News / Calgary

Alberta's universities working on cannabis policy

Students and administration in Calgary post-secondary drawing from feds and province to build their own pot policies

A young woman attends the annual 420 marijuana rally in April on Parliament Hill in Ottawa.

Justin Tang / The Canadian Press

A young woman attends the annual 420 marijuana rally in April on Parliament Hill in Ottawa.

How does weed fit in with high-er education? It’s hard to draw a conclusion.

With only months to go before the federal government lights up marijuana legislation, Calgary’s post-secondary institutions are just beginning the process of establishing how dope will fit into academic life.

Both the University of Calgary and Mount Royal University have lit up their own marijuana working groups to look at the federal and provincial rules and pack their own policies through their respective governance processes.

Ryan Wallace, vice president of operations and finance at the University of Calgary Students’ Union is on the school’s working group.

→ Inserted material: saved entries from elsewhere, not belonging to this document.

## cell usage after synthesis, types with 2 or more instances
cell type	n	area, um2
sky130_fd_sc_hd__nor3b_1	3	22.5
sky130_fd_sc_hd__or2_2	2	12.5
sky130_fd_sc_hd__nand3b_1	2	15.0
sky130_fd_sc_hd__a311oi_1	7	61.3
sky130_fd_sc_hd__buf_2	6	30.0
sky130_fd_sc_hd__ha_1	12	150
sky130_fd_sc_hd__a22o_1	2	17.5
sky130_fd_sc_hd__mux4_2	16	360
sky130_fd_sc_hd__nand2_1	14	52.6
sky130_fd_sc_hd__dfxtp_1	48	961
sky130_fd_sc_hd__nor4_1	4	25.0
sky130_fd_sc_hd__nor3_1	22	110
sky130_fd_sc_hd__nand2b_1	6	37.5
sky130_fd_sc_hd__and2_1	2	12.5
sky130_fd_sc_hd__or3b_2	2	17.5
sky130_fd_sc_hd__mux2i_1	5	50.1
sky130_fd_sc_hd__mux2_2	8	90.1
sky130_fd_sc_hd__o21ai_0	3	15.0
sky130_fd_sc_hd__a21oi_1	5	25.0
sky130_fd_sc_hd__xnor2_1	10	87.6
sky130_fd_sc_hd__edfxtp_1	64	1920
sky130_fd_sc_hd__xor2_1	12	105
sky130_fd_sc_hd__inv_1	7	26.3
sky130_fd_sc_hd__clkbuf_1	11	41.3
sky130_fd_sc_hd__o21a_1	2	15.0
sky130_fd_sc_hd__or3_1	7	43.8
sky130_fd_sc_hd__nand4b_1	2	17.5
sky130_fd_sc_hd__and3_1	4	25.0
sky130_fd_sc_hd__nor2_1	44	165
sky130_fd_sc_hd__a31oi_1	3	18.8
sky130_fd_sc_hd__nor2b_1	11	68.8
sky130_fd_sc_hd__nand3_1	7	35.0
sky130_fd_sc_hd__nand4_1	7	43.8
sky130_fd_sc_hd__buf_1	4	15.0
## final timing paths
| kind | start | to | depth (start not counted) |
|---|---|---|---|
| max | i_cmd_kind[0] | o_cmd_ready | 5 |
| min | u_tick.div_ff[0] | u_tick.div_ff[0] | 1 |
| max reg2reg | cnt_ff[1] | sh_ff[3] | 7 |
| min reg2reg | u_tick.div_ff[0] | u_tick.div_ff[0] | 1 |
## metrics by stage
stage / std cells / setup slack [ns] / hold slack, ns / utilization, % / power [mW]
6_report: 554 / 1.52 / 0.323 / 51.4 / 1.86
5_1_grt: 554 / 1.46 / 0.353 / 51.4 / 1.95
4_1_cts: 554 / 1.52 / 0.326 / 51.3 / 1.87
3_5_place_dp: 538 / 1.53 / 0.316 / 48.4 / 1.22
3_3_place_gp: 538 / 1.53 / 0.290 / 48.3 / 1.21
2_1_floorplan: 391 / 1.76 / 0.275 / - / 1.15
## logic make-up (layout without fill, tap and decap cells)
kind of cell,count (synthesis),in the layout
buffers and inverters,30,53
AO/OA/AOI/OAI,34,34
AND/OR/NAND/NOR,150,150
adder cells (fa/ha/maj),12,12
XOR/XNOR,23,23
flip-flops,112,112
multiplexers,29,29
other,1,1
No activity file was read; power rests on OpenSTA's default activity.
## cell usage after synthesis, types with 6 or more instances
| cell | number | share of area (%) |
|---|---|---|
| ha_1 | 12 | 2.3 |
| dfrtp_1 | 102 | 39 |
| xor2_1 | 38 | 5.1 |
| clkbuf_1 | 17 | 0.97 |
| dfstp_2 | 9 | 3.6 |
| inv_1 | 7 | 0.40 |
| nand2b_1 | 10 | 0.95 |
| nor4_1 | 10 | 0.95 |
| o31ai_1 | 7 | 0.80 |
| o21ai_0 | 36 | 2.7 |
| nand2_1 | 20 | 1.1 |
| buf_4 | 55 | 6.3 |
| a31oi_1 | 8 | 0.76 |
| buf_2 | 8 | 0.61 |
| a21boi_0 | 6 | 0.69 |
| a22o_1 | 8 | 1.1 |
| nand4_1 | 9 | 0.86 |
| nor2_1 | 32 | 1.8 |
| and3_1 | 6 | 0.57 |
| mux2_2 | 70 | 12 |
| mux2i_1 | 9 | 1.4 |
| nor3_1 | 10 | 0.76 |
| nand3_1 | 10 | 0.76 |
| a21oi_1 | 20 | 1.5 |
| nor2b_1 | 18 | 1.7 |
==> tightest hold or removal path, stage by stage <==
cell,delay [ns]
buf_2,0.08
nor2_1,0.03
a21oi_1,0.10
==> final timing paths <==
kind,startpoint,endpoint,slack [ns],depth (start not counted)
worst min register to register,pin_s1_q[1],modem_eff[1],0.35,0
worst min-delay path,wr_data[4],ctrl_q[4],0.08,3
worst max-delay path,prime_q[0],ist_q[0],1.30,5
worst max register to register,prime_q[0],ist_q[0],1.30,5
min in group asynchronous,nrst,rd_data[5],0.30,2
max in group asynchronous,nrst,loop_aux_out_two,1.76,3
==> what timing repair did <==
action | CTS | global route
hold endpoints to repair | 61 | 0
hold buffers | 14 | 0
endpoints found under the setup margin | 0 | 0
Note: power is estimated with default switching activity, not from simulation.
--- config.mk ---
export PLATFORM = sky130hd
export DESIGN_NAME = preset_speed_ctrl
export DESIGN_NICKNAME = d
export VERILOG_FILES = /design/src/inc/speed_ramp_pkg.sv /design/src/rtl/preset_speed_ctrl.sv /design/src/rtl/speed_ramp.sv
export SDC_FILE = /design/constraint.sdc
export NUM_CORES = 1
export LEC_CHECK = 0
export BUFFER_PORTS_ARGS = -buffer_cell sky130_fd_sc_hd__buf_2
export CAP_MARGIN = 20
export CORE_MARGIN = 2
export CORE_UTILIZATION = 30
export CTS_BUF_LIST = sky130_fd_sc_hd__clkbuf_2 sky130_fd_sc_hd__clkbuf_4 sky130_fd_sc_hd__clkbuf_8
export CTS_CLUSTER_DIAMETER = 150
export DETAILED_ROUTE_END_ITERATION = 12
export GPL_TIMING_DRIVEN = 0
export HOLD_SLACK_MARGIN = 0.15
export PLACE_DENSITY_LB_ADDON = 0.15
export SYNTH_ARGS = -nofsm -noshare
export SYNTH_HDL_FRONTEND = slang
export SYNTH_SLANG_ARGS = --single-unit
--- constraint.sdc ---
create_clock -name mclk_in -period 10.2 [get_ports mclk_in]
set_clock_uncertainty 0.15 [all_clocks]
set_input_delay 2.04 -clock mclk_in [delete_from_list [all_inputs] [get_ports mclk_in]]
set_output_delay 2.04 -clock mclk_in [all_outputs]
set_load 0.02 [all_outputs]
File: config.mk
export PLATFORM = sky130hd
export DESIGN_NAME = xmp_slave
export DESIGN_NICKNAME = d
export VERILOG_FILES = /design/src/verilog/xmp_pkg.sv /design/src/verilog/xmp_sync.sv /design/src/verilog/xmp_slave.sv
export VERILOG_INCLUDE_DIRS = /design/src /design/src/verilog
export SDC_FILE = /design/constraint.sdc
export NUM_CORES = 1
export LEC_CHECK = 0
export BUFFER_PORTS_ARGS = -buffer_cell sky130_fd_sc_hd__buf_2
export CAP_MARGIN = 20
export CORE_MARGIN = 4
export CORE_UTILIZATION = 61
export CTS_BUF_LIST = sky130_fd_sc_hd__clkbuf_16
export DETAILED_ROUTE_END_ITERATION = 6
export PLACE_DENSITY = 0.94
export SLEW_MARGIN = 10
export SYNTH_ARGS = -nofsm -noshare
export SYNTH_HDL_FRONTEND = slang
export SYNTH_SLANG_ARGS = --single-unit
File: constraint.sdc
create_clock -name clk -period 4.85 [get_ports clk]
set_clock_uncertainty 0.05 [all_clocks]
set_input_delay 0 -clock clk [delete_from_list [all_inputs] [get_ports clk]]
set_output_delay 0 -clock clk [all_outputs]
set_load 0.02 [all_outputs]
<file path="config.mk">
export PLATFORM = sky130hd
export DESIGN_NAME = cta_ctrl
export DESIGN_NICKNAME = d
export VERILOG_FILES = /design/src/design/cta_ctrl.v
export VERILOG_INCLUDE_DIRS = /design/src /design/src/design
export SDC_FILE = /design/constraint.sdc
export NUM_CORES = 1
export LEC_CHECK = 0
export ABC_AREA = 1
export BUFFER_PORTS_ARGS = -buffer_cell sky130_fd_sc_hd__buf_2
export CAP_MARGIN = 5
export CORE_ASPECT_RATIO = 0.5
export CORE_MARGIN = 8
export CORE_UTILIZATION = 46
export DETAILED_ROUTE_END_ITERATION = 10
export PLACE_DENSITY = 0.76
export SLEW_MARGIN = 20
export SYNTH_ARGS = -nofsm -noshare
export SYNTH_HDL_FRONTEND = slang
export SYNTH_SLANG_ARGS = --single-unit
</file>
<file path="constraint.sdc">
create_clock -name clk_sys_in -period 1.87 [get_ports clk_sys_in]
set_clock_uncertainty 0.1 [all_clocks]
set_input_delay 0.374 -clock clk_sys_in [delete_from_list [all_inputs] [get_ports clk_sys_in]]
set_output_delay 0.374 -clock clk_sys_in [all_outputs]
set_load 0.01 [all_outputs]
</file>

He said the Students’ Union actually has data to draw from when it comes to figuring out where students stand on campus pot consumption — and it’s mixed.

“We want to make sure it’s safe and accessible for students,” Wallace said. “I think that we want students to be able to make their own decisions, we believe in student autonomy ... there’s also a big group of people who are uncomfortable being around cannabis.”

He said there’s a lot of considerations to balance.

The University of Calgary itself is looking into the rules with the group that Wallace is a part of and they will come up with how the school should manage legal substances on campus.

“That effort is guided by provincial rules and regulations, including proposed rules regarding the possession and use of legal Cannabis,” read a statement from the U of C.

In the U.S., some post-secondaries have very stringent policies around smoking up on campus or in general. That’s because there’s a federal law called the Drug-Free Schools and Communities Act. For example, Colorado College doesn’t allow students to use marijuana, period.

Mount Royal University’s working group has been formed, but not met yet, so like the U of C, they’re still stingy on details.

“With the Government of Alberta framework in place, a Mount Royal University working group with campus-wide representation is looking into how we can adjust the university’s policies regarding legal marijuana to work within that framework.

“It is important that we address the needs of our community while we update our policies to reflect nuances related to marijuana.”